Si se hubiera querido salir de este trilema por el lado democrático, seguro que habría que haber planteado una revisión de la integración económica y del comercio internacional. Cuando se integran cada vez más mercados de bienes y servicios, se integran no sólo los mercados financieros, sino también los mercados laborales de esos países. Y la competitividad no depende sólo de la calificación, la motivación o la implementación de tecnología, sino que entran en juego como costos de producción los derechos laborales, la libertad sindical, las libertades civiles de los trabajadores, las regulaciones ambientales y la protección social frente a los riesgos del trabajo. Una legitimación democrática de las cadenas de valor globalmente integradas debería tener en consideración estas cuestiones normativas y podría generar conflictos de intereses entre diferentes modelos de desarrollo.

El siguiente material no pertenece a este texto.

What follows belongs to an exercise in optimizing a design on an open flow for small area, a short achievable clock period and few clock cycles per item; a production flow would make more cautious choices. At most, simulation tests tie the RTL to the original design; equivalence was not proved. Power is estimated from default activity; no workload was simulated.

==> job 1706 <==
==> flow/design.v <==
`default_nettype none
package rv_pkg;
  localparam int XLEN = 32;
  typedef logic [XLEN-1:0] xlen_t;
endpackage
`default_nettype wire
`timescale 1ns/10ps
`default_nettype none
module pfx_add #(
  parameter int W = 32
) (
  input  wire logic [W-1:0] x,
  input  wire logic [W-1:0] y,
  input  wire logic         ci,
  output logic [W-1:0]      s
);
  logic [W-1:0] p0, g0, p, g;
  always_comb begin
    p0 = x ^ y;
    g0 = x & y;
    p  = p0;
    g  = g0;
    g[0] = g0[0] | (p0[0] & ci);
    for (int i = 0; (1 << i) < W; i++)
      for (int j = 0; j < W; j++)
        if (j[i]) begin
          g[j] = g[j] | (p[j] & g[((j >> i) << i) - 1]);
          p[j] = p[j] & p[((j >> i) << i) - 1];
        end
    s = p0 ^ {g[W-2:0], ci};
  end
endmodule
module lt_tree #(
  parameter int W = 32
) (
  input  wire logic [W-1:0] x,
  input  wire logic [W-1:0] y,
  output logic              lt
);
  logic [W-1:0] g, p;
  always_comb begin
    g = x & ~y;
    p = ~(x ^ y);
    for (int d = 1; d < W; d = d * 2)
      for (int j = W - 1; j >= 0; j--)
        if ((j % (2 * d)) == (2 * d - 1)) begin
          g[j] = g[j] | (p[j] & g[j - d]);
          p[j] = p[j] & p[j - d];
        end
    lt = ~(g[W-1] | p[W-1]);
  end
endmodule
`default_nettype wire
`timescale 1ns/10ps
`default_nettype none
module rv_exec_top (
  input  wire logic        clk,
  input  wire logic        rst_n,
  input  wire logic        in_valid,
  output logic             in_ready,
  input  wire logic [31:0] in_insn,
  input  wire logic [31:0] in_pc,
  input  wire logic [31:0] in_rs1_data,
  input  wire logic [31:0] in_rs2_data,
  output logic             out_valid,
  input  wire logic        out_ready,
  output logic [4:0]       out_rd,
  output logic             out_wb_en,
  output logic [31:0]      out_wdata,
  output logic             out_br_taken,
  output logic [31:0]      out_next_pc,
  output logic             out_illegal
);
  logic [31:0] insn, pc, a, b;
  assign insn = in_insn;
  assign pc   = in_pc;
  assign a    = in_rs1_data;
  assign b    = in_rs2_data;
  logic [2:0] f3;
  logic [6:0] f7;
  logic       f7_base, f7_alt;
  logic       is_op, is_opimm, is_lui, is_auipc, is_jal, is_jalr, is_br;
  assign f3      = insn[14:12];
  assign f7      = insn[31:25];
  assign f7_base = (f7 == 7'b0000000);
  assign f7_alt  = (f7 == 7'b0100000);
  assign is_op    = (insn[6:0] == 7'b0110011);
  assign is_opimm = (insn[6:0] == 7'b0010011);
  assign is_lui   = (insn[6:0] == 7'b0110111);
  assign is_auipc = (insn[6:0] == 7'b0010111);
  assign is_jal   = (insn[6:0] == 7'b1101111);
  assign is_jalr  = (insn[6:0] == 7'b1100111);
  assign is_br    = (insn[6:0] == 7'b1100011);
  logic illegal;
  always_comb begin
    illegal = 1'b1;
    if (is_op)
      illegal = !(f7_base || (f7_alt && (f3 == 3'b000 || f3 == 3'b101)));
    else if (is_opimm)
      illegal = (f3 == 3'b001) ? !f7_base :
                (f3 == 3'b101) ? !(f7_base || f7_alt) : 1'b0;
    else if (is_lui || is_auipc || is_jal)
      illegal = 1'b0;
    else if (is_jalr)
      illegal = (f3 != 3'b000);
    else if (is_br)
      illegal = (f3[2:1] == 2'b01);
  end
  logic writes;
  assign writes = is_op | is_opimm | is_lui | is_auipc | is_jal | is_jalr;
  logic [31:0] imm_i, imm_u, imm_b, imm_j;
  assign imm_i = {{20{insn[31]}}, insn[31:20]};
  assign imm_u = {insn[31:12], 12'b0};
  assign imm_b = {{20{insn[31]}}, insn[7], insn[30:25], insn[11:8], 1'b0};
  assign imm_j = {{12{insn[31]}}, insn[19:12], insn[20], insn[30:21], 1'b0};
  logic [31:0] op_b;
  logic [31:0] x_ab;
  logic        lt_u, lt_s, eq;
  assign op_b = insn[5] ? b : imm_i;
  assign x_ab = a ^ op_b;
  assign eq   = (x_ab == 32'd0);
  lt_tree #(.W(32)) u_lt (
    .x (a), .y (op_b), .lt (lt_u)
  );
  assign lt_s = (a[31] ^ op_b[31]) ? a[31] : lt_u;
  logic        use_a, use_pc;
  logic        op_reg, sub;
  logic [31:0] imm, x_in, y_in, sum;
  assign use_a  = (insn[4] & ~insn[2]) | (insn[2] & ~insn[3] & ~insn[4]);
  assign use_pc = ~use_a & ~(insn[5] & insn[4] & insn[2]);
  assign op_reg = insn[5] & insn[4] & ~insn[2];
  assign sub    = op_reg & insn[30];
  always_comb begin
    if (insn[2])
      imm = insn[4] ? imm_u : insn[3] ? imm_j : imm_i;
    else
      imm = insn[6] ? imm_b : imm_i;
  end
  assign x_in = ({32{use_a}} & a) | ({32{use_pc}} & pc);
  assign y_in = op_reg ? (b ^ {32{sub}}) : imm;
  pfx_add #(.W(32)) u_add (
    .x (x_in), .y (y_in), .ci (sub), .s (sum)
  );
  logic        sh_left;
  logic        sh_fill;
  logic [4:0]  shamt;
  logic [31:0] sh_in, sh_out;
  assign sh_left = ~f3[2];
  assign sh_fill = insn[30] & a[31] & f3[2];
  assign shamt   = op_b[4:0];
  always_comb begin
    for (int i = 0; i < 32; i++) sh_in[i] = sh_left ? a[31-i] : a[i];
  end
  assign sh_out = 32'($signed({sh_fill, sh_in}) >>> shamt);
  logic [31:0] pc_inc;
  logic        cond, taken, redirect;
  pfx_add #(.W(30)) u_inc (
    .x (pc[31:2]), .y (30'd0), .ci (1'b1), .s (pc_inc[31:2])
  );
  assign pc_inc[1:0] = pc[1:0];
  always_comb begin
    case (f3[2:1])
      2'b00:   cond = eq;
      2'b10:   cond = lt_s;
      default: cond = lt_u;
    endcase
  end
  assign taken    = is_br & ~illegal & (cond ^ f3[0]);
  assign redirect = taken | ((is_jal | is_jalr) & ~illegal);
  logic [31:0] wdata, next_pc;
  logic        alu_form;
  logic        sel_sum, sel_link, sel_sll, sel_sr, sel_log, sel_slt;
  logic [31:0] log_res, sh_rev;
  assign alu_form = insn[4] & ~insn[2];
  assign sel_sum  = (insn[4] & insn[2]) | (alu_form & (f3 == 3'b000));
  assign sel_link = insn[6] & insn[2];
  assign sel_sll  = alu_form & (f3 == 3'b001);
  assign sel_sr   = alu_form & (f3 == 3'b101);
  assign sel_log  = alu_form & f3[2] & (f3[1] | ~f3[0]);
  assign sel_slt  = alu_form & (f3[2:1] == 2'b01);
  assign log_res = (x_ab & {32{~(f3[1] & f3[0])}}) | (a & op_b & {32{f3[1]}});
  always_comb begin
    for (int i = 0; i < 32; i++) sh_rev[i] = sh_out[31-i];
  end
  assign wdata = ({32{sel_sum}}  & sum)
               | ({32{sel_link}} & pc_inc)
               | ({32{sel_sll}}  & sh_rev)
               | ({32{sel_sr}}   & sh_out)
               | ({32{sel_log}}  & log_res)
               | {31'd0, sel_slt & (f3[0] ? lt_u : lt_s)};
  assign next_pc = redirect ? {sum[31:1], sum[0] & ~(insn[2] & ~insn[3])} : pc_inc;
  assign in_ready = ~out_valid | out_ready;
  always_ff @(posedge clk or negedge rst_n) begin
    if (!rst_n) begin
      out_valid <= 1'b0;
    end else if (in_ready) begin
      out_valid <= in_valid;
    end
  end
  always_ff @(posedge clk) begin
    if (in_ready) begin
      out_rd       <= insn[11:7];
      out_wb_en    <= writes & ~illegal & (insn[11:7] != 5'd0);
      out_wdata    <= wdata;
      out_br_taken <= taken;
      out_next_pc  <= next_pc;
      out_illegal  <= illegal;
    end
  end
endmodule
`default_nettype wire
==> flow/run.sh <==
#!/bin/bash
# synth_recipe.tcl (not shown) runs the flow's synth.tcl, then flattens the netlist and writes it again
# the make line also repeats each setting of config.mk as NAME=value (left out here)
make -C /OpenROAD-flow-scripts/flow DESIGN_CONFIG=/design/flow/config.mk WORK_HOME=/design/flow/orfs CLKGATE_MAP_FILE= SYNTH_SCRIPT=/design/flow/synth_recipe.tcl finish
==> flow/config.mk <==
export PLATFORM = sky130hd
export DESIGN_NAME = rv_exec_top
export DESIGN_NICKNAME = rv_exec_top
export VERILOG_FILES = /design/flow/design.v
export SDC_FILE = /design/flow/constraint.sdc
export NUM_CORES = 4
export LEC_CHECK = 0
export CAP_MARGIN = 20
export CORE_MARGIN = 2
export CORE_UTILIZATION = 50
export GPL_TIMING_DRIVEN = 0
export SETUP_SLACK_MARGIN = 0.3
export SLEW_MARGIN = 20
==> flow/constraint.sdc <==
create_clock -name core_clock -period 5.0 [get_ports {clk}]
set_input_delay 1.0000 -clock core_clock [delete_from_list [all_inputs] [get_ports {clk}]]
set_output_delay 1.0000 -clock core_clock [all_outputs]
set_load 0.01 [all_outputs]
==> job 5204: changes against job 1706 <==
--- a/flow/design.v
+++ b/flow/design.v
@@ -37,3 +37,4 @@
   input  wire logic [W-1:0] y,
-  output logic              lt
+  output logic              lt,
+  output logic              eq
 );
@@ -50,2 +51,3 @@
     lt = ~(g[W-1] | p[W-1]);
+    eq = p[W-1];
   end
@@ -120,5 +122,4 @@
   assign x_ab = a ^ op_b;
-  assign eq   = (x_ab == 32'd0);
   lt_tree #(.W(32)) u_lt (
-    .x (a), .y (op_b), .lt (lt_u)
+    .x (a), .y (op_b), .lt (lt_u), .eq (eq)
   );
@@ -184,9 +185,14 @@
   end
-  assign wdata = ({32{sel_sum}}  & sum)
-               | ({32{sel_link}} & pc_inc)
-               | ({32{sel_sll}}  & sh_rev)
-               | ({32{sel_sr}}   & sh_out)
-               | ({32{sel_log}}  & log_res)
-               | {31'd0, sel_slt & (f3[0] ? lt_u : lt_s)};
-  assign next_pc = redirect ? {sum[31:1], sum[0] & ~(insn[2] & ~insn[3])} : pc_inc;
+  logic hold;
+  assign hold  = ~in_ready;
+  assign wdata = ({32{sel_sum  & in_ready}} & sum)
+               | ({32{sel_link & in_ready}} & pc_inc)
+               | ({32{sel_sll  & in_ready}} & sh_rev)
+               | ({32{sel_sr   & in_ready}} & sh_out)
+               | ({32{sel_log  & in_ready}} & log_res)
+               | {31'd0, sel_slt & in_ready & (f3[0] ? lt_u : lt_s)}
+               | ({32{hold}} & out_wdata);
+  assign next_pc = ({32{redirect & in_ready}} & {sum[31:1], sum[0] & ~(insn[2] & ~insn[3])})
+                 | ({32{~redirect & in_ready}} & pc_inc)
+                 | ({32{hold}} & out_next_pc);
   assign in_ready = ~out_valid | out_ready;
@@ -200,2 +206,6 @@
   always_ff @(posedge clk) begin
+    out_wdata   <= wdata;
+    out_next_pc <= next_pc;
+  end
+  always_ff @(posedge clk) begin
     if (in_ready) begin
@@ -203,5 +213,3 @@
       out_wb_en    <= writes & ~illegal & (insn[11:7] != 5'd0);
-      out_wdata    <= wdata;
       out_br_taken <= taken;
-      out_next_pc  <= next_pc;
       out_illegal  <= illegal;
==> flow/flow/run.sh (new file) <==
#!/bin/bash
set -euo pipefail
printf '%s\n' 'export BUFFER_PORTS_ARGS = -buffer_cell sky130_fd_sc_hd__buf_1' >> config.mk
bash standard.sh > standard.log 2>&1
==> flow/standard.sh (new file) <==
#!/bin/bash
# synth_recipe.tcl (not shown) runs the flow's synth.tcl, then flattens the netlist and writes it again
# the make line also repeats each setting of config.mk as NAME=value (left out here)
make -C /OpenROAD-flow-scripts/flow DESIGN_CONFIG=/design/flow/config.mk WORK_HOME=/design/flow/orfs CLKGATE_MAP_FILE= SYNTH_SCRIPT=/design/flow/synth_recipe.tcl "${@:-finish}"
--- a/flow/config.mk
+++ b/flow/config.mk
@@ -10,2 +10,3 @@
 export CORE_UTILIZATION = 50
+export CTS_BUF_LIST = sky130_fd_sc_hd__clkbuf_8
 export GPL_TIMING_DRIVEN = 0
@@ -13 +14,2 @@
 export SLEW_MARGIN = 20
+export BUFFER_PORTS_ARGS = -buffer_cell sky130_fd_sc_hd__buf_1
removed: flow/run.sh
==> job 2686: changes against job 1706 <==
==> flow/design.v (replaced) <==
`default_nettype none
package rv_pkg;
  localparam int XLEN = 32;
  typedef logic [XLEN-1:0] xlen_t;
endpackage
`default_nettype wire
`timescale 1ns/10ps
`default_nettype none
module rv_exec_top (
  input  wire logic        clk,
  input  wire logic        rst_n,
  input  wire logic        in_valid,
  output logic             in_ready,
  input  wire logic [31:0] in_insn,
  input  wire logic [31:0] in_pc,
  input  wire logic [31:0] in_rs1_data,
  input  wire logic [31:0] in_rs2_data,
  output logic             out_valid,
  input  wire logic        out_ready,
  output logic [4:0]       out_rd,
  output logic             out_wb_en,
  output logic [31:0]      out_wdata,
  output logic             out_br_taken,
  output logic [31:0]      out_next_pc,
  output logic             out_illegal
);
  logic [31:0] insn, pc, a, b;
  assign insn = in_insn;
  assign pc   = in_pc;
  assign a    = in_rs1_data;
  assign b    = in_rs2_data;
  logic [2:0] f3;
  logic [6:0] f7;
  logic       f7_base, f7_alt;
  logic       is_op, is_opimm, is_lui, is_auipc, is_jal, is_jalr, is_br;
  assign f3      = insn[14:12];
  assign f7      = insn[31:25];
  assign f7_base = (f7 == 7'b0000000);
  assign f7_alt  = (f7 == 7'b0100000);
  assign is_op    = (insn[6:0] == 7'b0110011);
  assign is_opimm = (insn[6:0] == 7'b0010011);
  assign is_lui   = (insn[6:0] == 7'b0110111);
  assign is_auipc = (insn[6:0] == 7'b0010111);
  assign is_jal   = (insn[6:0] == 7'b1101111);
  assign is_jalr  = (insn[6:0] == 7'b1100111);
  assign is_br    = (insn[6:0] == 7'b1100011);
  logic illegal;
  always_comb begin
    illegal = 1'b1;
    if (is_op)
      illegal = !(f7_base || (f7_alt && (f3 == 3'b000 || f3 == 3'b101)));
    else if (is_opimm)
      illegal = (f3 == 3'b001) ? !f7_base :
                (f3 == 3'b101) ? !(f7_base || f7_alt) : 1'b0;
    else if (is_lui || is_auipc || is_jal)
      illegal = 1'b0;
    else if (is_jalr)
      illegal = (f3 != 3'b000);
    else if (is_br)
      illegal = (f3[2:1] == 2'b01);
  end
  logic writes;
  assign writes = is_op | is_opimm | is_lui | is_auipc | is_jal | is_jalr;
  logic [31:0] imm_i, imm_u, imm_b, imm_j;
  assign imm_i = {{20{insn[31]}}, insn[31:20]};
  assign imm_u = {insn[31:12], 12'b0};
  assign imm_b = {{20{insn[31]}}, insn[7], insn[30:25], insn[11:8], 1'b0};
  assign imm_j = {{12{insn[31]}}, insn[19:12], insn[20], insn[30:21], 1'b0};
  logic [31:0] op_b;
  logic        sub;
  logic [32:0] diff;
  logic        lt_u, lt_s, eq;
  logic [31:0] x_ab;
  assign op_b = insn[5] ? b : imm_i;
  assign sub  = (f3 != 3'b000) | (insn[5] & insn[30]);
  assign diff = {1'b0, a} + {1'b0, sub ? ~op_b : op_b} + {32'd0, sub};
  assign lt_u = ~diff[32];
  assign lt_s = (a[31] ^ op_b[31]) ? a[31] : diff[31];
  assign x_ab = a ^ op_b;
  assign eq   = (x_ab == 32'd0);
  logic        sh_left;
  logic        sh_fill;
  logic [4:0]  shamt;
  logic [31:0] sh_in, sh_out, sh_res;
  assign sh_left = ~f3[2];
  assign sh_fill = insn[30] & a[31] & f3[2];
  assign shamt   = op_b[4:0];
  always_comb begin
    for (int i = 0; i < 32; i++) sh_in[i] = sh_left ? a[31-i] : a[i];
  end
  assign sh_out = 32'($signed({sh_fill, sh_in}) >>> shamt);
  always_comb begin
    for (int i = 0; i < 32; i++) sh_res[i] = sh_left ? sh_out[31-i] : sh_out[i];
  end
  logic [31:0] alu_res;
  always_comb begin
    case (f3)
      3'b000:  alu_res = diff[31:0];
      3'b010:  alu_res = {31'd0, lt_s};
      3'b011:  alu_res = {31'd0, lt_u};
      3'b100:  alu_res = x_ab;
      3'b110:  alu_res = a | op_b;
      3'b111:  alu_res = a & op_b;
      default: alu_res = sh_res;
    endcase
  end
  logic [31:0] pc_inc;
  logic [31:0] t_base, t_imm, t_sum;
  assign pc_inc = {pc[31:2] + 30'd1, pc[1:0]};
  assign t_base = is_jalr ? a : pc;
  assign t_imm  = insn[4] ? imm_u : insn[3] ? imm_j : insn[2] ? imm_i : imm_b;
  assign t_sum  = t_base + t_imm;
  logic cond, taken, redirect;
  always_comb begin
    case (f3[2:1])
      2'b00:   cond = eq;
      2'b10:   cond = lt_s;
      default: cond = lt_u;
    endcase
  end
  assign taken    = is_br & ~illegal & (cond ^ f3[0]);
  assign redirect = taken | ((is_jal | is_jalr) & ~illegal);
  logic [31:0] wdata, next_pc;
  always_comb begin
    if (is_lui)                wdata = imm_u;
    else if (is_auipc)         wdata = t_sum;
    else if (is_jal | is_jalr) wdata = pc_inc;
    else                       wdata = alu_res;
  end
  assign next_pc = redirect ? {t_sum[31:1], t_sum[0] & ~is_jalr} : pc_inc;
  assign in_ready = ~out_valid | out_ready;
  always_ff @(posedge clk or negedge rst_n) begin
    if (!rst_n) begin
      out_valid <= 1'b0;
    end else if (in_ready) begin
      out_valid <= in_valid;
    end
  end
  always_ff @(posedge clk) begin
    if (in_ready) begin
      out_rd       <= insn[11:7];
      out_wb_en    <= writes & ~illegal & (insn[11:7] != 5'd0);
      out_wdata    <= wdata;
      out_br_taken <= taken;
      out_next_pc  <= next_pc;
      out_illegal  <= illegal;
    end
  end
endmodule
`default_nettype wire
--- a/flow/config.mk
+++ b/flow/config.mk
@@ -9,5 +9,3 @@
 export CORE_MARGIN = 2
-export CORE_UTILIZATION = 50
-export GPL_TIMING_DRIVEN = 0
-export SETUP_SLACK_MARGIN = 0.3
+export CORE_UTILIZATION = 40
 export SLEW_MARGIN = 20
==> qor summary <==
Total die area: job 2686 34500 µm²; job 5204 21800 µm²; job 1706 22300 µm²
Cell taking the most area after synthesis: job 2686 sky130_fd_sc_hd__edfxtp_1; job 5204 sky130_fd_sc_hd__dfxtp_1; job 1706 sky130_fd_sc_hd__edfxtp_1
Status: job 2686 no timing/DRC/antenna violations; job 5204 no timing/DRC/antenna violations; job 1706 no timing/DRC/antenna violations
Switching power: job 2686 1.72 mW; job 5204 1.51 mW; job 1706 1.39 mW
Clock buf count: job 2686 11; job 5204 9; job 1706 9
Sequential fraction of total cell area: job 2686 0.110; job 5204 0.128; job 1706 0.153
Setup slack of the most critical reg-to-reg path: job 2686 3.38 ns; job 5204 1.88 ns; job 1706 3.67 ns
CP startpoint: job 2686 in_insn[31]; job 5204 in_insn[4]; job 1706 in_insn[23]
Number of synthesis warnings: job 2686 1; job 5204 4; job 1706 4
Starting DRT DRC Count: job 2686 1894; job 5204 1831; job 1706 2085
Well Taps: job 2686 442; job 5204 270; job 1706 275
Critical-path maximum fanout: job 2686 15; job 5204 10; job 1706 10
Number of enable flip-flop cells after synthesis: job 2686 72; job 5204 8; job 1706 72
Fraction of the mapped netlist area in adder cells: job 2686 0.123; job 5204 0.130; job 1706 0.127
Initial standard-cell utilization of the core: job 2686 0.406; job 5204 0.510; job 1706 0.506
Vias per cell: job 2686 6.11; job 5204 6.85; job 1706 6.73
Mapped Area: job 2686 13200 µm²; job 5204 10300 µm²; job 1706 10600 µm²
Number of setup buffers added after CTS: job 2686 14; job 5204 6; job 1706 35
Die width: job 2686 186 µm; job 5204 148 µm; job 1706 149 µm
Area share of the largest cell type after synthesis: job 2686 0.164; job 5204 0.124; job 1706 0.205
Final-layout fill cell count: job 2686 2963; job 5204 2013; job 1706 1785
Max Freq: job 2686 203 MHz; job 5204 215 MHz; job 1706 211 MHz
Cells after DPL: job 2686 2686; job 5204 1847; job 1706 1749
Testbench counts of job 1706, summed over its fixed seeds: cycles 8,008, items 8,000.
Testbench counts of job 5204, summed over its fixed seeds: cycles 8,008, items 8,000.
No functional check of the RTL was part of job 2686.

[afterwards: timing with drivers on the ports]
No port has a modelled driver above. Below, the same layouts with a new extraction and two added sets of constraints.
Step 1 assumes that a clkbuf_16 drives the clock port and a buf_2 every other input.
Step 2 times the ports against the registers' clock, not the clock port: input delays grow and output delays shrink by t, the midpoint of the rising clock arrivals with the driver on.
a / b / c = ideal / step 1 / step 2; a / b = the first two.
| run | shift t [ns] | setup WS [ns] | slew at the worst register clock pin (ns) | worst slew at a driven data input, ns |
|---|---|---|---|---|
| job 1706 | 0.401 | 0.251 / 0.256 / -0.145 | 0.07 / 0.07 | 0.06 |
| job 5204 | 0.393 | 0.343 / 0.329 / -0.064 | 0.10 / 0.10 | 0.05 |
| job 2686 | 0.403 | 0.069 / 0.085 / -0.318 | 0.07 / 0.07 | 0.06 |
With both steps, setup timing fails in every run listed, where it was met with ideal ports. For job 5204, which loses most, drivers alone change the setup slack by -0.014 ns; drivers and shift together by -0.407 ns.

Pero nada de esto está en la cabeza de la política anti-globalizadora de Trump. Al presentar su caótico programa aduanero no mencionó en ninguna ocasión la legislación internacional en materia laboral, sindical o ambiental. Dentro del trilema de Rodrik su política sigue más la fórmula soberanista del “América über alles”, que la búsqueda de un marco normativo razonable para la creciente integración e interdependencia económica.
¿Dónde se podrían buscar las causas más relevantes de la experiencia de escasez que asedia a los ciudadanos norteamericanos y la desorientación cognitiva que impera al momento de intentar encontrar una solución para los desequilibrios económicos? En el siguiente gráfico se muestra la evolución de la riqueza en los EEUU durante los últimos 30 años para el 10 por ciento más rico, el 40 por ciento que está en el medio y el 50 por ciento más pobre:
Fuente: Oficina de presupuesto del Congreso de EEUU
El senador Bernie Sanders suele interpretar estos datos de manera muy ilustrativa: muestra que Musk, Zuckerberg y Bezos concentran una riqueza superior a la del 50 por ciento más pobre. Es decir, tan sólo tres personas ―de 340 millones de habitantes― poseen hoy un patrimonio mayor al de 170 millones de habitantes. En los años de hiper-globalización se concentró la riqueza a niveles abismales: el 10 por ciento más rico pasó de 52 billones de dólares en 1989 a 200 billones en 2022. Una muestra de que quienes les vienen robando su riqueza a los trabajadores norteamericanos no están precisamente ni en Vietnam, ni en Sry Lanka, ni en Lesotho.